Commentary Purg XXXI 103-108

The four nymphs represent the four cardinal virtues (Justice, Prudence, Temperance, and Fortitude) in their primal form, i.e., as they were infused in Adam and Eve (and not acquired, as they have had to be ever after).  God created the first humans, and no others, in this state.  They are 'nymphs' in that, like some classical nymphs, they inhabit a woodland landscape (Lombardi [DDP Lombardi.Purg.XXXI.106]).  The stars they are in heaven are probably (there is debate about this) identical with those we saw in [Purg I 23] (also referred to in [Purg I 37-39] and [Purg VIII 91]), irradiating the face of Cato with their light.  Dante thus seems to suggest that both Cato and Beatrice are of such special virtue that it seems that original sin did not affect them -- a notion that could only be advanced in the sort of suggestive logic possible in poetry, for it is simply heretical.  Dante never did say (or would have said) such a thing in prose.

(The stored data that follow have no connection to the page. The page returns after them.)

[src/rtl/slice_packer.sv]
// slice_packer: assembles a wide word from a stream of narrow slices.
// Each accepted slice lands at an auto-incrementing slot; slot 0 is the LSBs.
// Optional feature macro: SLICE_PACKER_FLUSH_EN (adds in_last / out_count so a
// word can be closed early, with unwritten upper slots reading as zero).
module slice_packer #(
    parameter  int SLICE_WIDTH      = 4,
    parameter  int SELECT_BUS_WIDTH = 3,
    localparam int WORD_WIDTH       = SLICE_WIDTH * (2 ** SELECT_BUS_WIDTH),
    localparam int IDX_WIDTH        = (SELECT_BUS_WIDTH > 0) ? SELECT_BUS_WIDTH : 1
) (
    input  logic                        clk,
    input  logic                        rst_n,
    input  logic [SLICE_WIDTH-1:0]      in_slice,
    input  logic                        in_valid,
    output logic                        in_ready,
    output logic [WORD_WIDTH-1:0]       out_word,
    output logic                        out_valid,
    input  logic                        out_ready,
`ifdef SLICE_PACKER_FLUSH_EN
    input  logic                        in_last,
    output logic [SELECT_BUS_WIDTH:0]   out_count,
`endif
    output logic [IDX_WIDTH-1:0]        fill_index
);

    localparam int NUM_SLICES  = 2 ** SELECT_BUS_WIDTH;
    localparam int COUNT_WIDTH = SELECT_BUS_WIDTH + 1;
    localparam logic [IDX_WIDTH-1:0] LAST_IDX = IDX_WIDTH'(NUM_SLICES - 1);
    localparam logic [IDX_WIDTH-1:0] IDX_ONE  = IDX_WIDTH'(1);

    localparam logic [0:0] ST_FILL = 1'b0;
    localparam logic [0:0] ST_HOLD = 1'b1;

    logic [0:0]            r_state;
    logic [IDX_WIDTH-1:0]  r_fillIndex;
    logic [WORD_WIDTH-1:0] r_outWord;
    logic                  r_outValid;
`ifdef SLICE_PACKER_FLUSH_EN
    logic [COUNT_WIDTH-1:0] r_outCount;
`endif

    logic                  w_inReady;
    logic                  w_accept;
    logic                  w_close;
    logic [WORD_WIDTH-1:0] w_nextWord;

    // In HOLD a new slice can only enter when the consumer frees the word this cycle.
    assign w_inReady = rst_n && ((r_state == ST_FILL) || out_ready);
    assign w_accept  = in_valid && w_inReady;

`ifdef SLICE_PACKER_FLUSH_EN
    assign w_close = (r_fillIndex == LAST_IDX) || in_last;
`else
    assign w_close = (r_fillIndex == LAST_IDX);
`endif

    // Merge the incoming slice into the current word; on an early close, blank the slots above it.
    always_comb begin
        w_nextWord = r_outWord;
        for (int s = 0; s < NUM_SLICES; s++) begin
            if (s == int'(r_fillIndex)) begin
                w_nextWord[s*SLICE_WIDTH +: SLICE_WIDTH] = in_slice;
            end
`ifdef SLICE_PACKER_FLUSH_EN
            else if (in_last && (s > int'(r_fillIndex))) begin
                w_nextWord[s*SLICE_WIDTH +: SLICE_WIDTH] = '0;
            end
`endif
        end
    end

    // FILL/HOLD control: accept slices, close words, release them to the consumer.
    always_ff @(posedge clk) begin
        if (!rst_n) begin
            r_state     <= ST_FILL;
            r_fillIndex <= '0;
            r_outWord   <= '0;
            r_outValid  <= 1'b0;
`ifdef SLICE_PACKER_FLUSH_EN
            r_outCount  <= '0;
`endif
        end else if (w_accept) begin
            r_outWord <= w_nextWord;
            if (w_close) begin
                r_state     <= ST_HOLD;
                r_fillIndex <= '0;
                r_outValid  <= 1'b1;
`ifdef SLICE_PACKER_FLUSH_EN
                r_outCount  <= COUNT_WIDTH'(int'(r_fillIndex) + 1);
`endif
            end else begin
                r_state     <= ST_FILL;
                r_fillIndex <= r_fillIndex + IDX_ONE;
                r_outValid  <= 1'b0;
            end
        end else if ((r_state == ST_HOLD) && out_ready) begin
            r_state    <= ST_FILL;
            r_outValid <= 1'b0;
        end
    end

    assign in_ready   = w_inReady;
    assign out_word   = r_outWord;
    assign out_valid  = r_outValid;
    assign fill_index = r_fillIndex;
`ifdef SLICE_PACKER_FLUSH_EN
    assign out_count  = r_outCount;
`endif

endmodule
$ cat src/rtl/nios_system_nios2_oci_dct_packer.sv
// ---------------------------------------------------------------------------
// nios_system_nios2_oci_dct_packer
//
// Producer side of the OCI direct-trace buffer. Packs 2-bit branch
// direction codes into a DCT_ENTRIES-entry buffer and emits full or
// flushed buffers as 36-bit frames over a valid/ready handshake. The
// upstream trace tap cannot be stalled, so codes arriving with no space
// are dropped and reported through the frame ovf bit.
//
// Optional feature: define NIOS_SYSTEM_DCT_OVF_COUNT_EN to add the
// ovf_count port, an 8-bit saturating count of dropped codes.
//
// Ports:
//   clk             in   clock, rising edge
//   reset           in   synchronous active-high reset
//   dct_code        in   direction code, sampled when dct_valid
//   dct_valid       in   code-present strobe, one code per cycle
//   flush           in   single-cycle request to emit a partial frame
//   test_ending     in   level, acts as a continuous flush request
//   tw_ready        in   downstream accepts a frame
//   tw_valid        out  frame register occupied
//   tw_data         out  {ovf, partial, count[3:0], buffer[29:0]}
//   dct_buffer      out  live buffer, entry i at bits [2i+1:2i]
//   dct_count       out  live entry count
//   test_has_ended  out  sticky drain-complete indication
//   ovf_count       out  dropped-code count (optional feature only)
// ---------------------------------------------------------------------------
module nios_system_nios2_oci_dct_packer
  import nios_system_oci_dct_pkg::*;
#(
  // Entries in the buffer; legal range 1..15 because the count is 4 bits.
  parameter int ENTRIES = DCT_ENTRIES
) (
  input  logic                    clk,
  input  logic                    reset,
  input  logic [CODE_W-1:0]       dct_code,
  input  logic                    dct_valid,
  input  logic                    flush,
  input  logic                    test_ending,
  input  logic                    tw_ready,
  output logic                    tw_valid,
  output logic [FRAME_W-1:0]      tw_data,
  output logic [CODE_W*ENTRIES-1:0] dct_buffer,
  output logic [3:0]              dct_count,
  output logic                    test_has_ended
`ifdef NIOS_SYSTEM_DCT_OVF_COUNT_EN
  ,
  output logic [7:0]              ovf_count
`endif
);

  localparam int BW = CODE_W * ENTRIES;

  logic [BW-1:0] buf_q;
  logic [BW-1:0] buf_d;
  logic [3:0]    cnt_q;
  logic [3:0]    cnt_d;
  logic          ovf_q;
  logic          ovf_d;
  logic          flush_pend_q;
  logic          test_seen_q;
  logic          ended_q;

  logic          full;
  logic          slot_free;
  logic          xfer;
  logic          drop;
  frame_t        frame_in;
  frame_t        frame_out;

  assign full = (cnt_q == 4'(ENTRIES));

  // A frame leaves the buffer when it is full, or when a flush is pending
  // and there is something to send, provided the output slot can take it.
  assign xfer = (full || (flush_pend_q && (cnt_q != 4'd0))) && slot_free;

  // A code is lost only when the buffer is full and cannot be emptied into
  // the frame register this cycle.
  assign drop = dct_valid && full && !xfer;

  // Frame contents are taken straight from the live state. Unused entries
  // are already zero because the buffer is cleared on every transfer.
  always_comb begin
    frame_in = make_frame(ovf_q, !full, cnt_q, 30'(buf_q));
  end

  // Next buffer state. On a transfer the buffer restarts empty, and a code
  // arriving in that same cycle becomes entry 0 of the next frame so the
  // tap never loses a code at a frame boundary.
  always_comb begin
    buf_d = buf_q;
    cnt_d = cnt_q;
    ovf_d = ovf_q;
    if (xfer) begin
      buf_d = '0;
      cnt_d = 4'd0;
      ovf_d = 1'b0;
      if (dct_valid) begin
        buf_d[CODE_W-1:0] = dct_code;
        cnt_d             = 4'd1;
      end
    end else if (dct_valid) begin
      if (!full) begin
        buf_d[CODE_W*int'(cnt_q) +: CODE_W] = dct_code;
        cnt_d = cnt_q + 4'd1;
      end else begin
        ovf_d = 1'b1;
      end
    end
  end

  // Buffer, count and overflow flag registers.
  always_ff @(posedge clk) begin
    if (reset) begin
      buf_q <= '0;
      cnt_q <= 4'd0;
      ovf_q <= 1'b0;
    end else begin
      buf_q <= buf_d;
      cnt_q <= cnt_d;
      ovf_q <= ovf_d;
    end
  end

  // Pending flush. A new request wins over the clear from a transfer so a
  // flush arriving alongside a transfer still reaches the codes that
  // follow, and a held test_ending keeps draining whatever arrives.
  always_ff @(posedge clk) begin
    if (reset) begin
      flush_pend_q <= 1'b0;
    end else if (flush || test_ending) begin
      flush_pend_q <= 1'b1;
    end else if (xfer) begin
      flush_pend_q <= 1'b0;
    end
  end

  // Test-end tracking. Once test_ending has been seen, the test is over
  // when the buffer and frame register are both empty and no code is
  // arriving; both flags then hold until reset.
  always_ff @(posedge clk) begin
    if (reset) begin
      test_seen_q <= 1'b0;
      ended_q     <= 1'b0;
    end else begin
      if (test_ending) begin
        test_seen_q <= 1'b1;
      end
      if (test_seen_q && (cnt_q == 4'd0) && !tw_valid && !dct_valid) begin
        ended_q <= 1'b1;
      end
    end
  end

`ifdef NIOS_SYSTEM_DCT_OVF_COUNT_EN
  // Saturating count of dropped codes, cleared only by reset so software
  // can read the total loss over the whole run.
  always_ff @(posedge clk) begin
    if (reset) begin
      ovf_count <= 8'd0;
    end else if (drop && (ovf_count != 8'hFF)) begin
      ovf_count <= ovf_count + 8'd1;
    end
  end
`else
  logic unused_drop;
  assign unused_drop = drop;
`endif

  nios_system_nios2_oci_dct_frame_reg u_frame_reg (
    .clk       (clk),
    .reset     (reset),
    .load      (xfer),
    .load_data (frame_in),
    .ready     (tw_ready),
    .valid     (tw_valid),
    .data      (frame_out),
    .slot_free (slot_free)
  );

  assign tw_data        = frame_out;
  assign dct_buffer     = buf_q;
  assign dct_count      = cnt_q;
  assign test_has_ended = ended_q;

endmodule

      The exact sense in which they served as the handmaids of Beatrice before she lived on earth is less easily determined.  For two similar views of the problem see Singleton (Sing.1958.1), pp. 159-183, and Mazzoni (Mazz.1965.2), pp. 82-86.  Both link the infused cardinal virtues to Beatrice's special role on earth, reflected in such passages as [Inf II 76-78], where she is addressed by Virgil as 'donna di virtù' (lady of such virtue that by it alone / the human race surpasses all that lies / within the smallest compass of the heavens).

      Botticelli-like (as in his Primavera, surely shaped by this scene), the four dancing maidens make a composite sign of the cross with their upraised arms, which join over Dante's head.  All redeemed sinners leave the garden of Eden on their way to glory in the moral condition that marked the creation of the first humans, before the Fall: primal innocence.